● THE PROBLEM
Work out how many lines in the entries contain the string "only", and give nothing but that number.

Collected data entries:
"""
--- src/core/sar_adc_control.sv ---
// Register file and sequencer of the 8-bit SAR converter
module sar_adc_control #(
    parameter int CLK_DIV = adc_ctrl_pkg::OSC_DIV,
    parameter int TOTAL_TICKS = adc_ctrl_pkg::CONV_TICKS,
    parameter int STEP_TICKS = adc_ctrl_pkg::BIT_TICKS
) (
    // Clock and reset
    input wire logic clk,
    input wire logic reset_n,
    // Register port
    input wire logic [7:0] reg_addr,
    input wire logic [7:0] reg_wdata,
    input wire logic reg_wr,
    input wire logic reg_rd,
    output logic [7:0] reg_rdata,
    // Analog front end
    output logic [adc_ctrl_pkg::RES_BITS-1:0] dac_code,
    output logic sample_en,
    output logic converter_power_enable,
    input wire logic comp_above,
    // Core coordination
    input wire logic sync_start_option,
    input wire logic core_in_wait,
    // Status and interrupt
    output logic conv_busy,
    output logic conv_irq
);
    import adc_ctrl_pkg::*;

    // ------------------------------------------------------------
    // Derived timing
    // ------------------------------------------------------------
    localparam int SAMPLE_TICKS = TOTAL_TICKS - RES_BITS * STEP_TICKS;
    localparam int CNT_W = $clog2(TOTAL_TICKS + 1);
    localparam logic [CNT_W-1:0] SAMPLE_LAST = CNT_W'(SAMPLE_TICKS - 1);
    localparam logic [CNT_W-1:0] STEP_LAST = CNT_W'(STEP_TICKS - 1);
    localparam logic [2:0] MSB_IDX = 3'(RES_BITS - 1);
    localparam logic [2:0] LSB_IDX = 3'h0;

    // Refuse timings the sequencer cannot serve
    if (STEP_TICKS < 1 || SAMPLE_TICKS < 1) begin : g_bad_timing
        $error("sar_adc_control: TOTAL_TICKS too short for steps");
    end
    if (RES_BITS != 8) begin : g_bad_width
        $error("sar_adc_control: only 8-bit results are supported");
    end

    // ------------------------------------------------------------
    // Trial code decoding
    // ------------------------------------------------------------
    // Kept bits plus the bit under trial
    function automatic logic [7:0] trial_of(
        input logic [7:0] base,
        input logic [2:0] idx
    );
        trial_of = base | (8'h01 << idx);
    endfunction

    // ------------------------------------------------------------
    // State
    // ------------------------------------------------------------
    conv_state_t state_q;
    conv_state_t state_d;
    logic [CNT_W-1:0] cnt_q;
    logic [CNT_W-1:0] cnt_d;
    logic [2:0] bit_q;
    logic [2:0] bit_d;
    logic [7:0] approx_q;
    logic [7:0] approx_d;
    logic [7:0] result_q;
    logic [7:0] result_d;
    logic eai_q;
    logic eai_d;
    logic eoc_q;
    logic eoc_d;
    logic pwr_q;
    logic pwr_d;
    logic [7:0] rdata_q;
    logic [7:0] rdata_d;
    logic [7:0] dac_q;
    logic [7:0] dac_d;
    logic sample_q;
    logic busy_q;
    logic irq_q;
    logic irq_d;

    // ------------------------------------------------------------
    // Conversion clock
    // ------------------------------------------------------------
    conv_clk_if link ();

    conv_tick_gen #(
        .DIV(CLK_DIV)
    ) u_tick (
        .clk(clk),
        .reset_n(reset_n),
        .link(link)
    );

    // ------------------------------------------------------------
    // Register decode
    // ------------------------------------------------------------
    wire ctrl_sel = reg_addr == CTRL_ADDR;
    wire result_sel = reg_addr == RESULT_ADDR;
    wire ctrl_wr = reg_wr && ctrl_sel;
    // Start pulse from a one in bit 5
    wire start_wr = ctrl_wr && reg_wdata[START_BIT];

    // Control fields as software writes them
    assign eai_d = ctrl_wr ? reg_wdata[IRQ_EN_BIT] : eai_q;
    assign pwr_d = ctrl_wr ? reg_wdata[PWR_BIT] : pwr_q;

    // Control view; start reads zero, low nibble reads zero
    wire [7:0] ctrl_view = {
        eai_q,
        eoc_q,
        1'b0,
        pwr_q,
        4'h0
    };

    // Read mux; unmapped addresses read zero
    assign rdata_d = !reg_rd ? READ_ZERO :
                     ctrl_sel ? ctrl_view :
                     result_sel ? result_q :
                     READ_ZERO;

    // ------------------------------------------------------------
    // Sequencer decode
    // ------------------------------------------------------------
    wire in_sample = state_q == CONV_SAMPLE;
    wire in_trial = state_q == CONV_TRIAL;
    wire cnt_last = cnt_q == (in_sample ? SAMPLE_LAST : STEP_LAST);
    wire step_end = link.tick && cnt_last;
    wire last_bit = bit_q == LSB_IDX;

    // Code under trial and the decision at step end
    wire [7:0] trial_code = trial_of(approx_q, bit_q);
    wire [7:0] decided = comp_above ? trial_code : approx_q;

    // Last decision of a powered conversion completes it
    wire conv_done = in_trial && step_end && last_bit && pwr_d;

    // Divider runs only while sampling or trialling
    assign link.run = in_sample || in_trial;
    assign link.restart = start_wr;

    // ------------------------------------------------------------
    // Sequencer next state
    // ------------------------------------------------------------
    // Start and power take priority over stepping
    always_comb begin
        state_d = state_q;
        cnt_d = cnt_q;
        bit_d = bit_q;
        approx_d = approx_q;
        if (!pwr_d) begin
            state_d = CONV_IDLE;
        end else if (start_wr) begin
            // Fresh conversion, abandoning any running one
            cnt_d = '0;
            bit_d = MSB_IDX;
            approx_d = '0;
            if (sync_start_option) begin
                state_d = CONV_HOLD;
            end else begin
                state_d = CONV_SAMPLE;
            end
        end else begin
            case (state_q)
                CONV_IDLE: begin
                    state_d = CONV_IDLE;
                end
                CONV_HOLD: begin
                    // Wait for the core to enter its wait state
                    if (core_in_wait) begin
                        state_d = CONV_SAMPLE;
                    end
                end
                CONV_SAMPLE: begin
                    if (link.tick) begin
                        if (cnt_last) begin
                            cnt_d = '0;
                            state_d = CONV_TRIAL;
                        end else begin
                            cnt_d = cnt_q + 1'b1;
                        end
                    end
                end
                CONV_TRIAL: begin
                    if (link.tick) begin
                        if (cnt_last) begin
                            cnt_d = '0;
                            approx_d = decided;
                            if (last_bit) begin
                                state_d = CONV_IDLE;
                            end else begin
                                bit_d = bit_q - 1'b1;
                            end
                        end else begin
                            cnt_d = cnt_q + 1'b1;
                        end
                    end
                end
                default: begin
                    state_d = CONV_IDLE;
                end
            endcase
        end
    end

    // ------------------------------------------------------------
    // Flag, result and outputs
    // ------------------------------------------------------------
    // A start in the completing cycle masks the tick, so start wins over completion
    assign eoc_d = conv_done ? 1'b1 :
                   start_wr ? 1'b0 :
                   eoc_q;

    // Result loads only with the flag
    assign result_d = conv_done ? decided : result_q;

    // Level request; also serves as wake from wait
    assign irq_d = eoc_d && eai_d;

    // Code presented to the comparator during trials
    assign dac_d = (state_d == CONV_TRIAL) ?
                   trial_of(approx_d, bit_d) : 8'h00;

    // ------------------------------------------------------------
    // Registers
    // ------------------------------------------------------------
    // Reset aborts conversion and returns the sequencer to idle
    always_ff @(posedge clk or negedge reset_n) begin
        if (!reset_n) begin
            state_q <= CONV_IDLE;
            cnt_q <= '0;
            bit_q <= MSB_IDX;
            approx_q <= '0;
        end else begin
            state_q <= state_d;
            cnt_q <= cnt_d;
            bit_q <= bit_d;
            approx_q <= approx_d;
        end
    end

    // Control fields and result
    always_ff @(posedge clk or negedge reset_n) begin
        if (!reset_n) begin
            eai_q <= CTRL_RESET[IRQ_EN_BIT];
            eoc_q <= CTRL_RESET[DONE_BIT];
            pwr_q <= CTRL_RESET[PWR_BIT];
            result_q <= RESULT_RESET;
        end else begin
            eai_q <= eai_d;
            eoc_q <= eoc_d;
            pwr_q <= pwr_d;
            result_q <= result_d;
        end
    end

    // Registered outputs
    always_ff @(posedge clk or negedge reset_n) begin
        if (!reset_n) begin
            rdata_q <= READ_ZERO;
            dac_q <= 8'h00;
            sample_q <= 1'b0;
            busy_q <= 1'b0;
            irq_q <= 1'b0;
        end else begin
            rdata_q <= rdata_d;
            dac_q <= dac_d;
            sample_q <= state_d == CONV_SAMPLE;
            busy_q <= state_d != CONV_IDLE;
            irq_q <= irq_d;
        end
    end

    // ------------------------------------------------------------
    // Port drive
    // ------------------------------------------------------------
    assign reg_rdata = rdata_q;
    assign dac_code = dac_q;
    assign sample_en = sample_q;
    assign converter_power_enable = pwr_q;
    assign conv_busy = busy_q;
    assign conv_irq = irq_q;

endmodule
"""
● FINISHED TASK
3